Find the string "inverters" in the data, then copy every line where it is found.

[Stored items]
# # # #

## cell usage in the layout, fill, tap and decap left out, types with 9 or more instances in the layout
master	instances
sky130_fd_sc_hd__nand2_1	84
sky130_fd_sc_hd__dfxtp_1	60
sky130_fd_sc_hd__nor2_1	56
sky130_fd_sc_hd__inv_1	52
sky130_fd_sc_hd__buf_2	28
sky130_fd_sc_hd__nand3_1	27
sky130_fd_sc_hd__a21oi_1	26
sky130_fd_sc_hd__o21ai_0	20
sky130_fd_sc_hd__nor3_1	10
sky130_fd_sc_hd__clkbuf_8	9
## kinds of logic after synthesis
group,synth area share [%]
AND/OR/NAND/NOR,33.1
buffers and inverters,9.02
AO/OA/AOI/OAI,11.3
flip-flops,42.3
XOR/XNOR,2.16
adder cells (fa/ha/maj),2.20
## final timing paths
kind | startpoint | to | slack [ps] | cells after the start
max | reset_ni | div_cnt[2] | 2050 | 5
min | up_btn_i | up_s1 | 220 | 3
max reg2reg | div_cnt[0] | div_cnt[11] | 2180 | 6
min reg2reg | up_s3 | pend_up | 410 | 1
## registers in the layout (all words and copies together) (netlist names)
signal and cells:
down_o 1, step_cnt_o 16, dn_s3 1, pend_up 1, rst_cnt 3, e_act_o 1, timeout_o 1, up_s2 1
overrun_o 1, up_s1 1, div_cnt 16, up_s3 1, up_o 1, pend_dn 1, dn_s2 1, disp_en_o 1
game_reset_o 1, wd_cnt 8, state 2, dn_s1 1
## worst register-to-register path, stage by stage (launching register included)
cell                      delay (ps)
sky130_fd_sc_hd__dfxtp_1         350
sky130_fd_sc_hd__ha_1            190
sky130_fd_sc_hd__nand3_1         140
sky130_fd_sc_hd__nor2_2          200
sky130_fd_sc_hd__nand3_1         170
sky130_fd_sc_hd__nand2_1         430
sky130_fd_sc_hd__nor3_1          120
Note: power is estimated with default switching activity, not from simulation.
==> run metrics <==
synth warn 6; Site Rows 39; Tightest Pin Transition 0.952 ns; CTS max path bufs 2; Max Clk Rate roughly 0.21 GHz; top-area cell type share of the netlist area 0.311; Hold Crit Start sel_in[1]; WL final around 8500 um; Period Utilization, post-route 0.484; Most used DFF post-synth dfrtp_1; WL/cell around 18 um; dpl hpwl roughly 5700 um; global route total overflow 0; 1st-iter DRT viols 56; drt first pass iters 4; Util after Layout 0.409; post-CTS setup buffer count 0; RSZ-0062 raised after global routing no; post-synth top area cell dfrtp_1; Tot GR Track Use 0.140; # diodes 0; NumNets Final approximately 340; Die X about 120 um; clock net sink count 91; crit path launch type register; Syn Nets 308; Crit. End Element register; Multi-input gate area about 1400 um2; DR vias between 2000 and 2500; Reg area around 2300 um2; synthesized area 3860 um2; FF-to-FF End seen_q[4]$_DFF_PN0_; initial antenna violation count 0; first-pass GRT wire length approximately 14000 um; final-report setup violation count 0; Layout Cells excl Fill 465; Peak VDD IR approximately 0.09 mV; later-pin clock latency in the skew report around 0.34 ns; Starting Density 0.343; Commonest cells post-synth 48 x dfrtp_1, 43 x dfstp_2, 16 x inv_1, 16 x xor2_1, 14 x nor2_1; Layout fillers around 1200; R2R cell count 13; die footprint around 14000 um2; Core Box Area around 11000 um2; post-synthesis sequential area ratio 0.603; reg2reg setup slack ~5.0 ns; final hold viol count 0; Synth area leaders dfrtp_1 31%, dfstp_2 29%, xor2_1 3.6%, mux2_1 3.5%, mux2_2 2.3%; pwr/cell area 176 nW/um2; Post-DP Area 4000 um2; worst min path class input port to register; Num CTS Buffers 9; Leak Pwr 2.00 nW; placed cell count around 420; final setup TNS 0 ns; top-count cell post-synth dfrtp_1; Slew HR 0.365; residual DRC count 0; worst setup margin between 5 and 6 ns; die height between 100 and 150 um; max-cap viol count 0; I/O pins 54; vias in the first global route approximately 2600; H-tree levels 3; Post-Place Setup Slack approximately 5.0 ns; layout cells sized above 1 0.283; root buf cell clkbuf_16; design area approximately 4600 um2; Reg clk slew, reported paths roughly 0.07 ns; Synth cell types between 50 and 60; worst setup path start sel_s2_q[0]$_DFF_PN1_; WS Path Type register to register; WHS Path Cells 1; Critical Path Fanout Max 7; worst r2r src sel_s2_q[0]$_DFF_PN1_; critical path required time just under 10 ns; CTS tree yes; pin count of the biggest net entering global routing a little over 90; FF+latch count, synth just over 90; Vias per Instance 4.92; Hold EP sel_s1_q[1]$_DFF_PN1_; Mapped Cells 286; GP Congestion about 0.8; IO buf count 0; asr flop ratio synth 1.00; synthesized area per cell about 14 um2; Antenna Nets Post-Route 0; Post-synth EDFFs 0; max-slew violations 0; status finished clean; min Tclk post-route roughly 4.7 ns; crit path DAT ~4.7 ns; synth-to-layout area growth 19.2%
File: src/rtl/id_scanner_if.sv
// Character-stream and token-report bundle for id_scanner.
// The master drives characters in; the slave (the scanner) reports tokens.
// LEN_W must equal $clog2(MAX_LEN+1) of the attached scanner.
interface id_scanner_if #(
    parameter int CHAR_W = 8,
    parameter int LEN_W  = 5,
    parameter int CNT_W  = 16
);
    logic [CHAR_W-1:0] char;
    logic              char_valid;
    logic              flush;
    logic              out;
    logic              tok_valid;
    logic [LEN_W-1:0]  tok_len;
    logic              tok_ovf;
    logic [CNT_W-1:0]  tok_count;

    modport master (
        output char, char_valid, flush,
        input  out, tok_valid, tok_len, tok_ovf, tok_count
    );

    modport slave (
        input  char, char_valid, flush,
        output out, tok_valid, tok_len, tok_ovf, tok_count
    );
endinterface
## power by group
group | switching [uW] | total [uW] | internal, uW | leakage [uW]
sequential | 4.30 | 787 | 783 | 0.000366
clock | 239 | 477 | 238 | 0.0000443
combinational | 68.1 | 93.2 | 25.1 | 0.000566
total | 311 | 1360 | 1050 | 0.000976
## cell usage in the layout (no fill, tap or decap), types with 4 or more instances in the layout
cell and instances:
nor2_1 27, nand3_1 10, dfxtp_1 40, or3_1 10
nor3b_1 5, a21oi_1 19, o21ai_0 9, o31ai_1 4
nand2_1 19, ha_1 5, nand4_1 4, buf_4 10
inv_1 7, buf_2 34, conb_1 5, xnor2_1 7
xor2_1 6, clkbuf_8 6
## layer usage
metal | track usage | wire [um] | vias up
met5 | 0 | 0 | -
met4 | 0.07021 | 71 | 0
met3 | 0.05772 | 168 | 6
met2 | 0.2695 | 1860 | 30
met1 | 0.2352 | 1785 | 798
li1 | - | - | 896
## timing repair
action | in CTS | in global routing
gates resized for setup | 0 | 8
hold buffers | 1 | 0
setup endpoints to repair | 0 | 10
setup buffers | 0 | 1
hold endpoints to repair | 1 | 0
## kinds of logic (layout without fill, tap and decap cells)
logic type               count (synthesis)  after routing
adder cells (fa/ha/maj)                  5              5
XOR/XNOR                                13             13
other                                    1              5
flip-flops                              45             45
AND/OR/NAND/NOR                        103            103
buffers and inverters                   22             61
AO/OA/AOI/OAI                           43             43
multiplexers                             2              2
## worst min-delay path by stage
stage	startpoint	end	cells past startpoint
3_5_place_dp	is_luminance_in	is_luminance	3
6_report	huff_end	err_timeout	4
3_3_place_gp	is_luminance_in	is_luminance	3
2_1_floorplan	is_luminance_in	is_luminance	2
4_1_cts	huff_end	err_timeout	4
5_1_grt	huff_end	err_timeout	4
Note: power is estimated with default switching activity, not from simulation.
===== config.mk =====
export PLATFORM = sky130hd
export DESIGN_NAME = fifo_uart_tx
export DESIGN_NICKNAME = d
export VERILOG_FILES = /design/src/rtl/fifo_uart_tx.sv
export SDC_FILE = /design/constraint.sdc
export NUM_CORES = 1
export LEC_CHECK = 0
export ABC_AREA = 1
export CAP_MARGIN = 25
export CORE_MARGIN = 3
export CORE_UTILIZATION = 25
export CTS_CLUSTER_SIZE = 8
export DETAILED_ROUTE_END_ITERATION = 12
export GPL_TIMING_DRIVEN = 1
export PLACE_DENSITY = 0.44
export SLEW_MARGIN = 20
export SYNTH_ARGS = -nofsm -noshare
export SYNTH_HDL_FRONTEND = slang
export SYNTH_SLANG_ARGS = --single-unit
export TNS_END_PERCENT = 100

===== constraint.sdc =====
create_clock -name clk -period 4.65 [get_ports clk]
set_input_delay 0.465 -clock clk [delete_from_list [all_inputs] [get_ports clk]]
set_output_delay 0.465 -clock clk [all_outputs]
set_load 0.01 [all_outputs]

# # # #

_FINISHED EXERCISE_.
buffers and inverters,9.02
buffers and inverters                   22             61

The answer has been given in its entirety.